Saturday, July 04, 2009 at 11:09 AM EDT

The BBC’s News Magazine has an entertaining article on the results of a comparative test of old and new technology. The Sony Walkman® was introduced 30 years ago, while Apple’s iPod® is, of course, relatively recent. The magazine persuaded 13-year-old Scott Campbell to swap his iPod for a week, to try out a Walkman.

Scott’s first reaction was to the size of the Walkman:

My dad had told me it was the iPod of its day.

He had told me it was big, but I hadn’t realised he meant THAT big. It was the size of a small book.

Of course the Walkman is bigger, a fact amplified by comparison to the iPod. It occurred to me to wonder how Scott would react to seeing my TEAC reel-to-reel studio recorder; it’s bigger than the Manhattan White Pages, and considerably heavier.

Not unusally for a teenage user, fashion was something of a consideration:

It comes with a handy belt clip screwed on to the back, yet the weight of the unit is enough to haul down a low-slung pair of combats.

But the most amusing part, to me, was the cross-generational conflict of assumptions that Scott sometimes had to overcome. For example, he didn’t initially realize that the cassette tape had two sides (and therefore had to be flipped in the Walkman model he was using, which didn’t have auto-reverse). An artifact of the difference between two recording technologies (ordinary and CrO2 recording tape) also proved a bit puzzling:

I mistook the metal/normal switch on the Walkman for a genre-specific equaliser, but later I discovered that it was in fact used to switch between two different types of cassette.

It’s a funny reminder of how something that seems completely obvious at one time (like the function of that switch — having lived through the switch to cassette tapes, I knew at once what it was) can be close to opaque not very much later. There are lots of other everyday candidates for this kind of puzzlement: I wonder how long it will be before the phrase “a broken record” becomes mysterious.

I had a similar experience a few years ago, when I had just moved into a new office, and was unpacking a carton of old stuff. One of the things in the carton happened to be my trusty Keuffel & Esser slide rule. A younger colleague of mine asked, “What’s that?” On being told that, “It’s a slide rule, silly,” he told me he had never seen one before. So I showed it to him, and explained the basics of how it worked (by adding logarithms); he was then really impressed, because I actually knew how to use it.

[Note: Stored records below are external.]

--- src/rtl/mc_cmd_receiver.sv ---
`default_nettype none
// ============================================================================
// Module      : mc_cmd_receiver
// Description : Memory-controller end of the cache-to-controller command
//               channel. A two-state handshake FSM accepts commands offered on
//               valid_tran, answers each with a one-cycle ack_tran and a tag,
//               and queues {rw, addr, data, tag} in a 2**TAGW-entry FIFO that
//               drains to the scheduler over a valid/ready port.
// Ports       : clock, reset (async, active-low)
//               valid_tran, rw, addr, data_tran  -> command offer
//               ack_tran, tag_tran, full         <- handshake / back-pressure
//               deq_valid, deq_ready, deq_rw, deq_addr, deq_data, deq_tag
//                                                 <-> scheduler dequeue port
// Revision    : 1.0 - initial release
// ============================================================================
module mc_cmd_receiver #(
    parameter int DWIDTH = 64,
    parameter int AWIDTH = 32,
    parameter int TAGW   = 3
) (
    input  logic              clock,
    input  logic              reset,
    input  logic              valid_tran,
    input  logic              rw,
    input  logic [AWIDTH-1:0] addr,
    input  logic [DWIDTH-1:0] data_tran,
    output logic              ack_tran,
    output logic [TAGW-1:0]   tag_tran,
    output logic              full,
    output logic              deq_valid,
    input  logic              deq_ready,
    output logic              deq_rw,
    output logic [AWIDTH-1:0] deq_addr,
    output logic [DWIDTH-1:0] deq_data,
    output logic [TAGW-1:0]   deq_tag
);

    localparam int            c_DEPTH    = 2 ** TAGW;
    localparam logic [0:0]    c_IDLE     = 1'b0;
    localparam logic [0:0]    c_ACK      = 1'b1;
    localparam logic [TAGW-1:0] c_PTR_ONE = {{(TAGW-1){1'b0}}, 1'b1};
    localparam logic [TAGW:0] c_CNT_ONE  = {{TAGW{1'b0}}, 1'b1};
    localparam logic [TAGW:0] c_CNT_ZERO = '0;
    localparam logic [TAGW:0] c_CNT_FULL = {1'b1, {TAGW{1'b0}}};

    logic [0:0]      r_state;
    logic [TAGW-1:0] r_wr_ptr;
    logic [TAGW-1:0] r_rd_ptr;
    logic [TAGW:0]   r_count;
    logic            r_full;
    logic            r_deq_valid;
    logic            r_ack;
    logic [TAGW-1:0] r_tag_tran;

    logic              r_mem_rw   [c_DEPTH];
    logic [AWIDTH-1:0] r_mem_addr [c_DEPTH];
    logic [DWIDTH-1:0] r_mem_data [c_DEPTH];
    logic [TAGW-1:0]   r_mem_tag  [c_DEPTH];

    logic          w_push;
    logic          w_pop;
    logic [TAGW:0] w_count_nxt;

    // Push only from IDLE and only against the registered full flag, so a pop
    // on the same edge cannot open a slot for a command that is already full.
    assign w_push = (r_state == c_IDLE) && valid_tran && !r_full;
    assign w_pop  = r_deq_valid && deq_ready;

    always_comb begin
        w_count_nxt = r_count;
        case ({w_push, w_pop})
            2'b10:   w_count_nxt = r_count + c_CNT_ONE;
            2'b01:   w_count_nxt = r_count - c_CNT_ONE;
            default: w_count_nxt = r_count;
        endcase
    end

    // Handshake FSM; ACK lasts exactly one cycle and ignores valid_tran, which
    // the transmitter is still holding high while it sees the ack.
    always_ff @(posedge clock or negedge reset) begin
        if (!reset) begin
            r_state    <= c_IDLE;
            r_ack      <= 1'b0;
            r_tag_tran <= '0;
        end else begin
            case (r_state)
                c_IDLE: begin
                    if (w_push) begin
                        r_state    <= c_ACK;
                        r_ack      <= 1'b1;
                        r_tag_tran <= r_wr_ptr;
                    end else begin
                        r_ack <= 1'b0;
                    end
                end
                default: begin
                    r_state <= c_IDLE;
                    r_ack   <= 1'b0;
                end
            endcase
        end
    end

    // Pointers, occupancy and the registered status flags.
    always_ff @(posedge clock or negedge reset) begin
        if (!reset) begin
            r_wr_ptr    <= '0;
            r_rd_ptr    <= '0;
            r_count     <= '0;
            r_full      <= 1'b0;
            r_deq_valid <= 1'b0;
        end else begin
            if (w_push) begin
                r_wr_ptr <= r_wr_ptr + c_PTR_ONE;
            end
            if (w_pop) begin
                r_rd_ptr <= r_rd_ptr + c_PTR_ONE;
            end
            r_count     <= w_count_nxt;
            r_full      <= (w_count_nxt == c_CNT_FULL);
            r_deq_valid <= (w_count_nxt != c_CNT_ZERO);
        end
    end

    // Storage; the tag of an entry is simply the slot it lives in, which keeps
    // all outstanding tags unique.
    always_ff @(posedge clock or negedge reset) begin
        if (!reset) begin
            for (int i = 0; i < c_DEPTH; i++) begin
                r_mem_rw[i]   <= 1'b0;
                r_mem_addr[i] <= '0;
                r_mem_data[i] <= '0;
                r_mem_tag[i]  <= '0;
            end
        end else if (w_push) begin
            r_mem_rw[r_wr_ptr]   <= rw;
            r_mem_addr[r_wr_ptr] <= addr;
            r_mem_data[r_wr_ptr] <= data_tran;
            r_mem_tag[r_wr_ptr]  <= r_wr_ptr;
        end
    end

    assign ack_tran  = r_ack;
    assign tag_tran  = r_tag_tran;
    assign full      = r_full;
    assign deq_valid = r_deq_valid;
    assign deq_rw    = r_mem_rw[r_rd_ptr];
    assign deq_addr  = r_mem_addr[r_rd_ptr];
    assign deq_data  = r_mem_data[r_rd_ptr];
    assign deq_tag   = r_mem_tag[r_rd_ptr];

endmodule
`default_nettype wire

Looking around me, I can see some other possibilities, too. Computer techonology is too easy a target, like shooting fish in a barrel, but there are others. There is my Hermes portable typewriter, which I got when I was in high school. There is the aforementioned TEAC tape deck. And, in some ways perhaps most potentially puzzling of all, my old Exacta 35mm SLR, which is not only a film camera, but was manufactured in East Germany, “die sogennante DDR”. Oh, and I still have my little portable Toshiba cassette player.

Here is part of Scott’s conclustion, in case there are some of you that don’t feel quite old enough yet:

Personally, I’m relieved I live in the digital age, with bigger choice, more functions and smaller devices. I’m relieved that the majority of technological advancement happened before I was born, as I can’t imagine having to use such basic equipment every day.

Hmm.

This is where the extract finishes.